TASK INSTRUCTIONS -
Copy out each line below in which the string "multiplier" appears.

MATERIAL PROVIDED Block Start

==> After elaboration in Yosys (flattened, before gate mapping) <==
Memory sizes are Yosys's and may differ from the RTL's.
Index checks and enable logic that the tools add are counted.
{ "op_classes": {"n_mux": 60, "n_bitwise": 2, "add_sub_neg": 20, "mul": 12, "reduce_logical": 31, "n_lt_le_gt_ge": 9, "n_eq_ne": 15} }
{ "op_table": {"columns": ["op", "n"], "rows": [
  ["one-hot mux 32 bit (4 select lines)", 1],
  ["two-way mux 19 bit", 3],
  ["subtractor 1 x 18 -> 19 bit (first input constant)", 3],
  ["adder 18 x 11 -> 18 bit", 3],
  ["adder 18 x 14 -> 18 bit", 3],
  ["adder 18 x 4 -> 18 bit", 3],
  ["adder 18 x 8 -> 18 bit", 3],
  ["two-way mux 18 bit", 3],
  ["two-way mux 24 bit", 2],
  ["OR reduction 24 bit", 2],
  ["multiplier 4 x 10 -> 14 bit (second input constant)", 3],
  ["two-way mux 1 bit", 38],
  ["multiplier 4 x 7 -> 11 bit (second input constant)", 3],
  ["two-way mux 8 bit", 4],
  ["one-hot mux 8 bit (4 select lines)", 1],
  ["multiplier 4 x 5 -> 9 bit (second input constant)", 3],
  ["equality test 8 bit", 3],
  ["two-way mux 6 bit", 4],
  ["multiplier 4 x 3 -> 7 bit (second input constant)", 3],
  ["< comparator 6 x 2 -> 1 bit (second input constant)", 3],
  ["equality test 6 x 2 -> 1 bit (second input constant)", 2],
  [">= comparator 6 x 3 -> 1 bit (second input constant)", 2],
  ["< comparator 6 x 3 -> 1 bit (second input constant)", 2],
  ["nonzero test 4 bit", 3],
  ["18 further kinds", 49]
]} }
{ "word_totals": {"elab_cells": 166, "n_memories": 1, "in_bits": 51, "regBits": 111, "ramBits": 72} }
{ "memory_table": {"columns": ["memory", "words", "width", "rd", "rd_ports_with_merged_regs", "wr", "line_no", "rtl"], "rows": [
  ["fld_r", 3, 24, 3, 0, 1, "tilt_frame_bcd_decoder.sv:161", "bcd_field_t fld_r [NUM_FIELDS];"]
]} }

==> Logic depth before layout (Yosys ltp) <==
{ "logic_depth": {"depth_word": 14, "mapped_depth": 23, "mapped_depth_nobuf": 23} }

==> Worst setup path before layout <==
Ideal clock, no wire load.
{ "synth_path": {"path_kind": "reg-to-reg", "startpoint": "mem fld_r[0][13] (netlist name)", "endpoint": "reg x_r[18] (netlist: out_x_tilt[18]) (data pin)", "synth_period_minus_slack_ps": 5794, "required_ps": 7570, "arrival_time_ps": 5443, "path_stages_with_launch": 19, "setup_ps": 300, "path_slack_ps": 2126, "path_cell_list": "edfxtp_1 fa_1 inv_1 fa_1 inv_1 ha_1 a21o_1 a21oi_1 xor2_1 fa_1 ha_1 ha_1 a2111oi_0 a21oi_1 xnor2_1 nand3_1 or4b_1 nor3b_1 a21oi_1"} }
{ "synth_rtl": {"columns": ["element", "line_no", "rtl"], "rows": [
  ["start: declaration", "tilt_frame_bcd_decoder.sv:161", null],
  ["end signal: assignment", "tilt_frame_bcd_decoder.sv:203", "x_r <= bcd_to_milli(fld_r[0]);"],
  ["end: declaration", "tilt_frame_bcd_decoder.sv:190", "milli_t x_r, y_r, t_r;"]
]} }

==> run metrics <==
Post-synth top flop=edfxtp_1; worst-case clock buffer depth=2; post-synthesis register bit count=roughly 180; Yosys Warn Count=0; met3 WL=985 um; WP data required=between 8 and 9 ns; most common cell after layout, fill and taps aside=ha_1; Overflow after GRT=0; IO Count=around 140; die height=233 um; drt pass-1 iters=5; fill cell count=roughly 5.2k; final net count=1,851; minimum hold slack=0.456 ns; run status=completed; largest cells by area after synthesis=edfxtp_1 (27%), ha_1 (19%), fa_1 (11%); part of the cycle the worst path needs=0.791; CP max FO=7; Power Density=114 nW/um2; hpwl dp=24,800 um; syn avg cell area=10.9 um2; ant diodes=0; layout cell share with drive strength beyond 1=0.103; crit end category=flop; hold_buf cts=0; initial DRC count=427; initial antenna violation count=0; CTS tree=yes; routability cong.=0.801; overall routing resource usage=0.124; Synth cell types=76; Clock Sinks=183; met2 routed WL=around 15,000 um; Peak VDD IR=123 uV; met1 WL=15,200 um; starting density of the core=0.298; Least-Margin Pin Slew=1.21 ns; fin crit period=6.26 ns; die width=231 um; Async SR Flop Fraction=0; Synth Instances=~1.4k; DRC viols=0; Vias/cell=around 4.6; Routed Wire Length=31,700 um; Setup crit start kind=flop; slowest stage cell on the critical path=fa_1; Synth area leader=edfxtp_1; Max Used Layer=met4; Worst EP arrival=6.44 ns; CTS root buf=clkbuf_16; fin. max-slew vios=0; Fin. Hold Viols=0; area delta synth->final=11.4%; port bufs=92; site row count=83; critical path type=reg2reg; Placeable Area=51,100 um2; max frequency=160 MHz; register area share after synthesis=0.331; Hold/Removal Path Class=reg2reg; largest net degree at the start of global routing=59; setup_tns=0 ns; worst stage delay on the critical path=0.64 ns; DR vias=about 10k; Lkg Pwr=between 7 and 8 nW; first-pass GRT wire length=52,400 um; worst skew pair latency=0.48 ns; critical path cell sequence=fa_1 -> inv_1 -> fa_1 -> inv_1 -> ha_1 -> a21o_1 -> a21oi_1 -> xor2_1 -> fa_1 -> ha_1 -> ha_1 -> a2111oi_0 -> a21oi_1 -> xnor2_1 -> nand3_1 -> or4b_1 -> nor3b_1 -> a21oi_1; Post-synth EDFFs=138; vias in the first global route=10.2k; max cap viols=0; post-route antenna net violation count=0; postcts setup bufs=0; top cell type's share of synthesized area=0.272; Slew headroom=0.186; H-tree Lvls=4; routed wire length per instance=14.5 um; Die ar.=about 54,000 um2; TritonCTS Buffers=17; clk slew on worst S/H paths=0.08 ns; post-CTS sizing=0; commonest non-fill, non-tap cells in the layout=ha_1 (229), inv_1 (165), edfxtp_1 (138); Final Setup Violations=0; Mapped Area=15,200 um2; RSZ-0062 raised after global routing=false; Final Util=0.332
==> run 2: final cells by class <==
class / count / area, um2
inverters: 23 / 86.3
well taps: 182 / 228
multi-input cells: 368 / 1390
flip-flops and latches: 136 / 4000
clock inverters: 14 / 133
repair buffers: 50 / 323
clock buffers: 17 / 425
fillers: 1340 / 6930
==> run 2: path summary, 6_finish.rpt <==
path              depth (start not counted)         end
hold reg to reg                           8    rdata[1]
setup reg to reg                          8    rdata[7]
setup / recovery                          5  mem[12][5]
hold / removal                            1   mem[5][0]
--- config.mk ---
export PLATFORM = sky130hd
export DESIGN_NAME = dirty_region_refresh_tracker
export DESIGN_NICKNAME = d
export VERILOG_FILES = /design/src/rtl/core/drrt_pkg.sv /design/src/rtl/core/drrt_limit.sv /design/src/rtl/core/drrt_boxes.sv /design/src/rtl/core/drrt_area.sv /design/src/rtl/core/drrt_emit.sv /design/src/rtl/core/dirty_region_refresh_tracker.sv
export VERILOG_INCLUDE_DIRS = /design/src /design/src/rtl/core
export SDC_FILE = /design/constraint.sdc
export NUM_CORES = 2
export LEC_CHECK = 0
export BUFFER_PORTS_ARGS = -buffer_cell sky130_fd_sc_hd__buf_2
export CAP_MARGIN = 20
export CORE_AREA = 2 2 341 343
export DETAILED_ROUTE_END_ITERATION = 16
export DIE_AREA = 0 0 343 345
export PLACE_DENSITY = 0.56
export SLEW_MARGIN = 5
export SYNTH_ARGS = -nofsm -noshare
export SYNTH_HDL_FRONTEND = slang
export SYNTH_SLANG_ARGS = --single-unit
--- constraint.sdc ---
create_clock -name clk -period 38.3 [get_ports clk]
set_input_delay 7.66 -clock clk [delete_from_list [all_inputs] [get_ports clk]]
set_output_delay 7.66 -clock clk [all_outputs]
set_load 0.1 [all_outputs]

MATERIAL PROVIDED Block End

ANSWER TO THE PROBLEM -
  ["multiplier 4 x 10 -> 14 bit (second input constant)", 3],
  ["multiplier 4 x 7 -> 11 bit (second input constant)", 3],
  ["multiplier 4 x 5 -> 9 bit (second input constant)", 3],
  ["multiplier 4 x 3 -> 7 bit (second input constant)", 3],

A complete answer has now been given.